Somehow through the mysteries of social networking, that single seed in the form of a tweet (a “tweed”?) has since grown, spread, and wrapped its tendrils around many trellises in the virtual vineyard. Its clusters of fruit symbolize the final product, the idea-made-real. You know it as Wines of Croatia.
Within that tight cluster are many juicy berries, individual parts of one whole. One berry is this blog. Others include the Wines of CroatiaFacebookpage, Twitterpage, and soon-to-be-launched website.
This metaphorical vineyard is heavy work. But it is a labor of love, born out of discovery, nurtured by the collective family of friends and followers (you!), and propelled forward with anticipation and excitement for each new virtual – and real – vintage.
Yes, its seeds were cast upon the fertile land at a time before I knew anything about vineyards or wine. But as is often the case with farming, you learn as you go, pressing out small bits of knowledge and wisdom from nature, the land, and the wine (as well as many books, classes and visits to real vineyards and winemakers).
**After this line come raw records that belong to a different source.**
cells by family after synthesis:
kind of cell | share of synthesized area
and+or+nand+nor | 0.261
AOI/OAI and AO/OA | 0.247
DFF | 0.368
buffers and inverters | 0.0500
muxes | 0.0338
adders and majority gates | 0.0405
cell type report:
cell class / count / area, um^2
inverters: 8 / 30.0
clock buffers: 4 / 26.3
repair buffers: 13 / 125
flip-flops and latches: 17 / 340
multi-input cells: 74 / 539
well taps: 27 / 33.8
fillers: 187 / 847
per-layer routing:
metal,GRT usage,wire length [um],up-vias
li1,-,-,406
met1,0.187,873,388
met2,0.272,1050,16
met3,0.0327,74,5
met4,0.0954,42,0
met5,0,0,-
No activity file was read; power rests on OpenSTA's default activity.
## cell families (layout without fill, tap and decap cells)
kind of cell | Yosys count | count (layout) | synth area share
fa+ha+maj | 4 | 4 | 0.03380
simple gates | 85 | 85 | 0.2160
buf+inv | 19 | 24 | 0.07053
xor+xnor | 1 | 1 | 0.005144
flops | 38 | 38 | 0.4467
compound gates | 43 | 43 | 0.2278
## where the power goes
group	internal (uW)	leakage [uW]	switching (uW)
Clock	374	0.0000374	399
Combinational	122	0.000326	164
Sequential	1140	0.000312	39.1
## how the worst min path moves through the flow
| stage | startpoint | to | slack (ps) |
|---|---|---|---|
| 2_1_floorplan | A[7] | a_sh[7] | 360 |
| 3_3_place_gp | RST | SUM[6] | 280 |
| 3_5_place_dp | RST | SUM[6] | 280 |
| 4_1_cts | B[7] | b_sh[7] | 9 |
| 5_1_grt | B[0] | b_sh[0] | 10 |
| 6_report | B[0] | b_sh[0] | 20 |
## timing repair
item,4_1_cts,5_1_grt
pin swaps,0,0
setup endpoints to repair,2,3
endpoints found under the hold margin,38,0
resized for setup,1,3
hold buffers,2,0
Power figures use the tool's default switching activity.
--- src/rtl/game_pkg.sv ---
// Shared game constants: animation states, sprite frame indices and default sprite geometry.
package game_pkg;

  typedef enum logic [1:0] {
    IDLE = 2'd0,
    WALK = 2'd1,
    JUMP = 2'd2,
    FALL = 2'd3
  } anim_state_t;

  localparam logic [2:0] FR_IDLE  = 3'd0;
  localparam logic [2:0] FR_WALK0 = 3'd1;
  localparam logic [2:0] FR_JUMP  = 3'd5;
  localparam logic [2:0] FR_FALL  = 3'd6;

  localparam int SPR_W_DEF = 16;
  localparam int SPR_H_DEF = 32;

  // Sprite-sheet frame for a given motion state; walk frames run FR_WALK0..FR_WALK0+3.
  function automatic logic [2:0] frame_of(anim_state_t st, logic [1:0] phase);
    case (st)
      WALK:    frame_of = FR_WALK0 + {1'b0, phase};
      JUMP:    frame_of = FR_JUMP;
      FALL:    frame_of = FR_FALL;
      default: frame_of = FR_IDLE;
    endcase
  endfunction

endpackage

--- src/rtl/player_animator_if.sv ---
// Player position/keys and VGA draw coordinate in; animation state and sprite lookup out.
interface player_animator_if;
  logic [9:0]  BallX;
  logic [9:0]  BallY;
  logic [9:0]  BallW;
  logic [9:0]  BallH;
  logic        move_left;
  logic        move_right;
  logic [9:0]  DrawX;
  logic [9:0]  DrawY;
  logic [1:0]  anim_state;
  logic        facing_left;
  logic [2:0]  sprite_frame;
  logic        is_player;
  logic [11:0] sprite_addr;

  // Plain level signals sampled every frame_clk rise; no valid/ready handshake.
  modport master (
    output BallX, BallY, BallW, BallH, move_left, move_right, DrawX, DrawY,
    input  anim_state, facing_left, sprite_frame, is_player, sprite_addr
  );
  modport slave (
    input  BallX, BallY, BallW, BallH, move_left, move_right, DrawX, DrawY,
    output anim_state, facing_left, sprite_frame, is_player, sprite_addr
  );
endinterface

--- src/rtl/sprite_hit.sv ---
// Combinational box test around a centre point plus sprite-ROM address with optional mirroring.
module sprite_hit #(
  parameter int SPR_W = 16,
  parameter int SPR_H = 32
) (
  input  logic [9:0]  ball_x,
  input  logic [9:0]  ball_y,
  input  logic [9:0]  ball_w,
  input  logic [9:0]  ball_h,
  input  logic [9:0]  draw_x,
  input  logic [9:0]  draw_y,
  input  logic        mirror,
  input  logic [2:0]  frame,
  output logic        hit,
  output logic [11:0] addr
);
  localparam logic signed [11:0] W_S     = 12'(SPR_W);
  localparam logic signed [11:0] H_S     = 12'(SPR_H);
  localparam logic [3:0]         COL_MAX = 4'(SPR_W - 1);

  logic signed [11:0] left, top, dx, dy;
  logic [3:0] col;
  logic [4:0] row;

  // Signed widening keeps a box that hangs off the left/top edge from wrapping.
  always_comb begin
    left = $signed({2'b00, ball_x}) - $signed({2'b00, ball_w});
    top  = $signed({2'b00, ball_y}) - $signed({2'b00, ball_h});
    dx   = $signed({2'b00, draw_x}) - left;
    dy   = $signed({2'b00, draw_y}) - top;
    hit  = (dx >= 12'sd0) && (dx < W_S) && (dy >= 12'sd0) && (dy < H_S);
    col  = mirror ? (COL_MAX - dx[3:0]) : dx[3:0];
    row  = dy[4:0];
    addr = hit ? {frame, row, col} : 12'h000;
  end
endmodule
It all began one cool, autumn evening in Zagreb, circa 1989. I was sitting in an outdoor pizzeria (which featured amazingly aromatic wood-fired oven pizzas) with a few other American exchange students. While we each came from widely scattered parts of the United States, our little group shared a common purpose: we were all in Croatia (it was still part of Yugoslavia at the time) as part of a program to learn the Croatian language, culture, political life and history.
But that evening – and in many days and nights afterward – I learned something that was not part of my college syllabus: the joys and wonders of Croatian wines.
As it happened, my hungry companions that evening noticed my fascination and interest in the local wines and appointed me czar of the wine list and asked me to order our dinner bottle. After a few minutes of pretending that I knew what I was doing, I randomly chose a wine called “Laguna”, a 1986 Merlot from the Istria region along the north coast of Croatia (it had a different label back then, a black one I think).
At the time I knew nothing about the producer (Laguna is presently owned by Agrokor Vina, a conglomerate that produces a wide array of decent and fairly accessible wines) or whether or not this particular wine was well-regarded by “critics”. All I knew that evening was the wine rocked my world.
Unlike some of the astringent, undrinkable and cheap plonk I had come to know – and wreck my stomach with – in college, the Laguna Merlot was so soft, smooth and sultry, with a distinctive sweet black fruit and earthy quality. In my memory, I recall that it was a lighter-style Merlot, translucent and garnet – not opaquely purple like many contemporary Merlot wines.
The pizzeria we were sitting in was one of the best at the time, and I’m sure the pizza was awesome, but I don’t remember it at all. The wine had my full attention. Transfixed by it, I couldn’t get enough. The little specks of sediment at the bottom of my glass fascinated me and added allure, convincing me it was not just another industrial wine but was perhaps a “natural wine” – unfiltered and unadulterated.
Was the wine great? Did it deserve impressive scores and flowery tasting notes? I can’t say. It doesn’t really matter now. To my young and admittedly naïve palate, it was delicious, seductive, memorable, and transformative (and a hit with the group, too).
It can often take a decade or more to plant and nurture a vineyard to the point where the vines are ready to give juice that is worthy of wine. In my case, it would be another 17 years before I became certified as a sommelier and another three years before I sent out the first lonely Wines of Croatia tweet.
But wine is a product of patience. What matters to me is this: that evening at the Zagreb pizzeria I became a changed person. My eyes (and palate) were forever opened to the magic and romance of wine.
The landscape of my future vineyard called out. Eventually I listened – and started to dream.